**YOUR OBJECTIVE:** Keep only the lines of the data below that contain "response", and copy them.

*** Opening of RECORDS FOR THE TASK ***

## config.mk

```make
export PLATFORM = sky130hd
export DESIGN_NAME = fpu_bus_sequencer
export DESIGN_NICKNAME = d
export VERILOG_FILES = /design/src/rtl/fpu_bus_sequencer.sv
export SDC_FILE = /design/constraint.sdc
export NUM_CORES = 1
export LEC_CHECK = 0
export CAP_MARGIN = 20
export CORE_MARGIN = 5
export CORE_UTILIZATION = 47
export CTS_BUF_LIST = sky130_fd_sc_hd__clkbuf_8
export DETAILED_ROUTE_END_ITERATION = 12
export GPL_TIMING_DRIVEN = 0
export MAX_ROUTING_LAYER = met4
export PLACE_DENSITY = 0.81
export SYNTH_ARGS = -nofsm -noshare
export SYNTH_HDL_FRONTEND = slang
export SYNTH_SLANG_ARGS = --single-unit
```

## constraint.sdc

```tcl
create_clock -name clk -period 2.65 [get_ports clk]
set_clock_uncertainty 0.15 [all_clocks]
set_input_delay 0.3975 -clock clk [delete_from_list [all_inputs] [get_ports clk]]
set_output_delay 0.3975 -clock clk [all_outputs]
set_load 0.1 [all_outputs]
```

## src/rtl/fpu_bus_sequencer.sv

```systemverilog
// fpu_bus_sequencer: host-side command engine for the 8-bit memory-mapped FPU.
// Accepts one request (A, B, opcode), writes it over the byte bus, starts the
// FPU, waits for cmd_end, reads back the 32-bit result, completes the end_ack
// handshake and presents the result on a valid/ready response port.
// Optional feature macro: FPU_SEQ_TIMEOUT_EN (watchdog on WAIT_END and ACK;
// expiry returns 32'hFFFFFFFF with rsp_err=1).
module fpu_bus_sequencer #(
  parameter int STROBE_CYCLES  = 1,
  parameter int OPCODE_W       = 4,
  parameter int TIMEOUT_CYCLES = 4096
) (
  input  logic                clk,
  input  logic                arst,
  input  logic                req_valid,
  output logic                req_ready,
  input  logic [31:0]         req_a,
  input  logic [31:0]         req_b,
  input  logic [OPCODE_W-1:0] req_op,
  output logic                rsp_valid,
  input  logic                rsp_ready,
  output logic [31:0]         rsp_result,
  output logic                rsp_err,
  output logic                fpu_cs,
  output logic                fpu_rd,
  output logic                fpu_wr,
  output logic [3:0]          fpu_addr,
  output logic [7:0]          fpu_din,
  input  logic [7:0]          fpu_dout,
  input  logic                fpu_cmd_end,
  output logic                fpu_end_ack,
  output logic                seq_busy
);

  typedef enum logic [3:0] {
    IDLE, WR_SETUP, WR_STROBE, WR_HOLD, WAIT_END, RD_SETUP, RD_WAIT, ACK, RESP
  } state_t;

  localparam logic [3:0] STRB_LAST = 4'(STROBE_CYCLES - 1);

  if (STROBE_CYCLES < 1 || STROBE_CYCLES > 15 || OPCODE_W < 1 || OPCODE_W > 8 ||
      TIMEOUT_CYCLES < 1 || TIMEOUT_CYCLES > 65536) begin : g_param_check
    $error("fpu_bus_sequencer: parameter out of range");
  end

  state_t              state;
  logic [31:0]         a_q;
  logic [31:0]         b_q;
  logic [OPCODE_W-1:0] op_q;
  logic [3:0]          idx;
  logic [3:0]          strb_cnt;
  logic                to_fire;

  // Byte placed on the data bus for write register i (opcode zero-extended,
  // start register carries 0).
  function automatic logic [7:0] wr_byte(input logic [3:0]          i,
                                         input logic [31:0]         a,
                                         input logic [31:0]         b,
                                         input logic [OPCODE_W-1:0] op);
    logic [7:0] opx;
    opx = '0;
    opx[OPCODE_W-1:0] = op;
    case (i)
      4'd0:    wr_byte = a[7:0];
      4'd1:    wr_byte = a[15:8];
      4'd2:    wr_byte = a[23:16];
      4'd3:    wr_byte = a[31:24];
      4'd4:    wr_byte = b[7:0];
      4'd5:    wr_byte = b[15:8];
      4'd6:    wr_byte = b[23:16];
      4'd7:    wr_byte = b[31:24];
      4'd8:    wr_byte = opx;
      default: wr_byte = 8'h00;
    endcase
  endfunction

  // Operand capture at request acceptance; data only, no reset needed.
  always_ff @(posedge clk) begin
    if (state == IDLE && req_valid) begin
      a_q  <= req_a;
      b_q  <= req_b;
      op_q <= req_op;
    end
  end

`ifdef FPU_SEQ_TIMEOUT_EN
  logic [15:0] to_cnt;
  logic        to_hit;

  // Watchdog count restarts on every entry to WAIT_END or ACK.
  always_ff @(posedge clk) begin
    if (arst || !(state == WAIT_END || state == ACK)) to_cnt <= '0;
    else                                               to_cnt <= to_cnt + 16'd1;
  end

  assign to_hit  = (to_cnt == 16'(TIMEOUT_CYCLES - 1));
  assign to_fire = to_hit && (((state == WAIT_END) && !fpu_cmd_end) ||
                              ((state == ACK) && fpu_cmd_end));

  // Error flag set by a watchdog expiry, cleared when the response is taken.
  always_ff @(posedge clk) begin
    if (arst)                           rsp_err <= 1'b0;
    else if (to_fire)                   rsp_err <= 1'b1;
    else if (state == RESP && rsp_ready) rsp_err <= 1'b0;
  end
`else
  assign to_fire = 1'b0;
  assign rsp_err = 1'b0;
`endif

  // Main sequencer: all bus and handshake outputs are registered here.
  always_ff @(posedge clk) begin
    if (arst) begin
      state       <= IDLE;
      req_ready   <= 1'b1;
      seq_busy    <= 1'b0;
      fpu_cs      <= 1'b1;
      fpu_rd      <= 1'b1;
      fpu_wr      <= 1'b1;
      fpu_addr    <= 4'd0;
      fpu_din     <= 8'h00;
      fpu_end_ack <= 1'b0;
      rsp_valid   <= 1'b0;
      rsp_result  <= 32'h0;
      idx         <= 4'd0;
      strb_cnt    <= 4'd0;
    end else begin
      case (state)
        IDLE: begin
          if (req_valid) begin
            req_ready <= 1'b0;
            seq_busy  <= 1'b1;
            idx       <= 4'd0;
            fpu_cs    <= 1'b0;
            fpu_wr    <= 1'b1;
            fpu_addr  <= 4'd0;
            fpu_din   <= wr_byte(4'd0, req_a, req_b, req_op);
            state     <= WR_SETUP;
          end
        end
        WR_SETUP: begin
          fpu_wr   <= 1'b0;
          strb_cnt <= 4'd0;
          state    <= WR_STROBE;
        end
        WR_STROBE: begin
          if (strb_cnt == STRB_LAST) begin
            fpu_wr <= 1'b1;
            state  <= WR_HOLD;
          end else begin
            strb_cnt <= strb_cnt + 4'd1;
          end
        end
        WR_HOLD: begin
          if (idx == 4'd9) begin
            fpu_cs <= 1'b1;
            state  <= WAIT_END;
          end else begin
            idx      <= idx + 4'd1;
            fpu_addr <= idx + 4'd1;
            fpu_din  <= wr_byte(idx + 4'd1, a_q, b_q, op_q);
            state    <= WR_SETUP;
          end
        end
        WAIT_END: begin
          if (fpu_cmd_end) begin
            idx      <= 4'd0;
            fpu_cs   <= 1'b0;
            fpu_rd   <= 1'b0;
            fpu_addr <= 4'd9;
            state    <= RD_SETUP;
          end else if (to_fire) begin
            fpu_cs      <= 1'b1;
            fpu_rd      <= 1'b1;
            fpu_wr      <= 1'b1;
            fpu_end_ack <= 1'b0;
            rsp_result  <= 32'hFFFF_FFFF;
            rsp_valid   <= 1'b1;
            state       <= RESP;
          end
        end
        RD_SETUP: begin
          strb_cnt <= 4'd0;
          state    <= RD_WAIT;
        end
        RD_WAIT: begin
          if (strb_cnt == STRB_LAST) begin
            rsp_result[{idx[1:0], 3'b000} +: 8] <= fpu_dout;
            if (idx == 4'd3) begin
              fpu_cs      <= 1'b1;
              fpu_rd      <= 1'b1;
              fpu_end_ack <= 1'b1;
              state       <= ACK;
            end else begin
              idx      <= idx + 4'd1;
              fpu_addr <= fpu_addr + 4'd1;
              state    <= RD_SETUP;
            end
          end else begin
            strb_cnt <= strb_cnt + 4'd1;
          end
        end
        ACK: begin
          if (!fpu_cmd_end) begin
            fpu_end_ack <= 1'b0;
            rsp_valid   <= 1'b1;
            state       <= RESP;
          end else if (to_fire) begin
            fpu_cs      <= 1'b1;
            fpu_rd      <= 1'b1;
            fpu_wr      <= 1'b1;
            fpu_end_ack <= 1'b0;
            rsp_result  <= 32'hFFFF_FFFF;
            rsp_valid   <= 1'b1;
            state       <= RESP;
          end
        end
        RESP: begin
          if (rsp_ready) begin
            rsp_valid <= 1'b0;
            req_ready <= 1'b1;
            seq_busy  <= 1'b0;
            state     <= IDLE;
          end
        end
        default: state <= IDLE;
      endcase
    end
  end

endmodule

```

==> metrics.md <==
| Metric | Value |
|---|---|
| DP Wirelength | `12500 µm` |
| Synth Warn # | `0` |
| Die height | `122.2 µm` |
| Final non-filler cell total | `901` |
| Fraction of the mapped netlist area in adder cells | `2.115%` |
| Post-synthesis sequential area ratio | `55.83%` |
| CTS tree | `yes` |
| First-pass GRT wire length | `about 28000 µm` |
| PwrDens | `608.8 mW/mm²` |
| R2R Path Start | `idx[1]$_SDFFE_PP0P_` |
| Drt pass-1 iters | `8` |
| Commonest register cell after synthesis | `edfxtp_1` |
| Synth Register Bits | `roughly 130` |
| Top-count cell post-synth | `edfxtp_1` |
| Routability cong. | `0.9148` |
| Worst skew pair latency | `around 440 ps` |
| Hold worst-path end | `fpu_end_ack$_SDFFE_PP0P_` |
| Initial Util | `47.47%` |
| Final setup violating endpoints | `0` |
| WL final | `17770 µm` |
| Switching share of power | `28.03%` |
| Clock Sinks | `131` |
| Reg power frac | `between 40 and 50%` |
| Hold Path Stages | `2` |
| Worst-margin pin slew | `between 1000 and 1500 ps` |
| Wire per inst | `19.72 µm` |
| Highest clock rate | `between 0.3 and 0.4 GHz` |
| Multiplexer area fraction after synthesis | `2.136%` |
| Hold Crit Start | `fpu_end_ack$_SDFFE_PP0P_` |
| Clock-pin transition on the worst setup and hold timing paths | `70 ps` |
| Vias post-DR | `5318` |
| Area leader, netlist | `edfxtp_1` |
| Number of synthesized flops with an enable pin | `68` |
| GRT Overall Usage | `between 20% and 30%` |
| Outcome | `finished clean` |
| Distinct cells, synth | `68` |
| MaxCap Viol Count | `0` |
| Largest delay share family, worst path | `compound AO/OA/AOI/OAI gates` |
| Maximum clock insertion buffer count | `2` |
| IO Pins | `133` |
| Post-synthesis compound-gate area fraction | `18.74%` |
| Hold Vio Cnt, Final | `0` |
| Root Driver | `clkbuf_8` |
| Core area | `0.01247 mm²` |
| Worst setup path class | `flop to flop` |
| Min Tclk post-route | `2595 ps` |
| Post-Syn Nets | `~660` |
| Die W | `~120 µm` |
| Internal power | `0.003474 W` |
| Share of the synthesized area in the top cell type | `34.51%` |
| Post-CTS Hold Buffers | `0` |
| RSZ-0062 raised after global routing | `no` |
| Synthesized area | `0.005917 mm²` |
| Clock power frac | `35.7%` |
| FILL cells | `1001` |
| WP data arrival | `2760 ps` |
| Setup TNS Final | `0 ps` |
| Cell Chain, Critical Path | `ha_1 -> buf_2 -> nor2b_1 -> a21oi_2 -> o22ai_1 -> a221oi_1 -> a32oi_1` |
| Vias in the first global route | `5429` |
| Fin crit share | `a little over nine tenths` |
| Pin count of the biggest net entering global routing | `40` |
| Die Area | `0.01493 mm²` |
| Sw power | `0.001353 W` |
| Slew HR | `32.39%` |
| Buffers plus inverters on the worst setup path | `1` |
| H-Tree Depth | `4` |
| Endpoint type of the worst setup path | `flop` |
| CTS Buf Count | `17` |
| Simple-gate share of the synthesized area | `17.13%` |
| Power, Total | `0.004827 W` |
| Post-synth ARST share | `0%` |
| P_leak | `2.720 nW` |
| Synthesis-to-layout area growth | `34.00%` |
| Maximum fanout along the worst path | `10` |
| Layout cells sized above 1 | `9.465%` |
| Initial antenna violation count | `0` |
| I/O Buffers | `130` |
| Hold crit path type | `flop to flop` |
| Worst reg2reg setup slack | `50 ps` |
| Routed vias/inst | `roughly 6` |
| Placed instance count | `slightly below 900` |
| Max incr delay on CP | `450 ps` |
| Core Rows | `~40` |
| Total congestion overflow | `0` |
| Worst setup SP type | `flop` |
| Syn Area/Cell | `about 10 µm²` |
| Hold Slack | `294.6 ps` |
| Worst reg2reg endpoint | `fpu_din[1]$_SDFFE_PP0P_` |
| Peak supply drop | `0.4275 mV` |
| Post-route DRC | `0` |
| Area contributors post-synth | `edfxtp_1 35%, dfxtp_1 21%, a21oi_1 4.6%` |
| CP Data Required Time | `between 2000 and 3000 ps` |
| FF-to-FF path depth | `7` |
| DRT iter0 DRCs | `675` |
| Largest family of logic cells by synthesized area | `compound AO/OA/AOI/OAI gates` |
| Mapped Cells | `564` |
| ANT nets after route | `0` |
| Final slew viol count | `0` |
| Synth top cells by count | `68 x edfxtp_1, 63 x dfxtp_1, 61 x nand2_1` |
| Post-Synth XOR/XNOR Area | `less than 1%` |
| Comb power frac | `15.8%` |
| Nets | `about 800` |
| Ant. Diodes | `0` |
| Slowest CP cell | `a21oi_2` |
[cells in the final DEF (no fill, tap or decap), types with 6 or more instances in the layout]
cell	instances
clkdlybuf4s50_1	128
edfxtp_1	68
nand2_1	61
dfxtp_1	61
a21oi_1	53
nand3_1	50
clkbuf_1	19
o21ai_0	18
clkbuf_8	17
inv_1	16
nor2_1	16
nor3_1	10
a21o_1	9
a222oi_1	9
ha_1	9
a22o_1	8
mux2i_1	7
nor3b_1	7
a22oi_1	7
and2_1	6
nor4_1	6
and3_1	6
a221oi_1	6
o21a_1	6
a32oi_1	6
[cell families after synthesis]
kind of cell | count (synthesis)
and+or+nand+nor | 195
AOI/OAI and AO/OA | 162
DFF | 131
buffers and inverters | 49
muxes | 12
adders and majority gates | 10
xor gates and xnor gates | 4
other | 1
[per-stage QoR]
stage               worst slack [ps]  util (%)  instance area (µm²)
finish                         54.64     63.61                 7929
detailed placement            -604.8     59.65                 7436
global placement              -610.0     59.65                 7436
floorplan                      224.8         -                 5919
global route                   3.812     63.61                 7929
CTS                            3.580     63.46                 7911
[worst register-to-register path: stages, from the launching register on]
cell      delay [ps]
dfxtp_2          390
ha_1             260
buf_2            200
nor2b_1          190
a21oi_2          450
o22ai_1          290
a221oi_1         390
a32oi_1          160
[final cells by class]
type | count | area [µm²] | area share (%)
multi-input cells | 384 | 2454 | 30.95
inverters | 16 | 76.32 | 0.9626
flip-flops and latches | 131 | 3306 | 41.69
well taps | 172 | 215.2 | 2.714
repair buffers | 132 | 1321 | 16.66
clock inverters | 15 | 166.4 | 2.099
clock buffers | 17 | 234.0 | 2.951
repair inverters | 1 | 8.758 | 0.1105
plain buffers | 33 | 147.6 | 1.862
[state kept, by name (all words and copies together) (netlist names), 4 cells and up]
signal	cells
b_q	32
op_q	4
a_q	32
state	4
fpu_din	8
fpu_addr	4
rsp_result	32
strb_cnt	4
idx	4
[what timing repair did]
action,in CTS,in global routing
cloned,1,0
setup buffers,2,0
gates resized for setup,17,8
endpoints found under the setup margin,35,20
pin swaps,2,3
[metal layers]
metal	vias up	track usage (%)	wire length [µm]
li1	2462	-	-
met1	2491	30.44	7127
met2	310	39.30	8552
met3	55	5.989	1596
met4	0	10.92	495
met5	-	-	0
[power by group through the flow]
stage	Clock [W]	Sequential [W]	Combinational, W
floorplan	0	0.00254	0.000278
detailed placement	0	0.00239	0.000726
finish	0.00172	0.00235	0.000761
CTS	0.00174	0.00234	0.000753
global route	0.00184	0.00235	0.000803
global placement	0	0.00238	0.000712
[how the worst max path moves through the flow]
stage | start | slack, ps | endpoint | cells after the start
6_report | idx[1]$_SDFFE_PP0P_ | 50 | fpu_din[1]$_SDFFE_PP0P_ | 7
5_1_grt | idx[1]$_SDFFE_PP0P_ | 4 | fpu_din[1]$_SDFFE_PP0P_ | 7
4_1_cts | fpu_addr[0]$_SDFFE_PP0P_ | 4 | fpu_addr[0] | 1
3_5_place_dp | req_valid | -600 | fpu_din[6]$_SDFFE_PP0P_ | 6
3_3_place_gp | idx[0]$_SDFFE_PP0P_ | -610 | fpu_din[2]$_SDFFE_PP0P_ | 9
2_1_floorplan | state[1]$_SDFFE_PP0P_ | 220 | fpu_din[6]$_SDFFE_PP0P_ | 7
Power figures use the tool's default switching activity.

*** Close of RECORDS FOR THE TASK ***

**ANSWER TO THIS TASK:**
// handshake and presents the result on a valid/ready response port.
  // Error flag set by a watchdog expiry, cleared when the response is taken.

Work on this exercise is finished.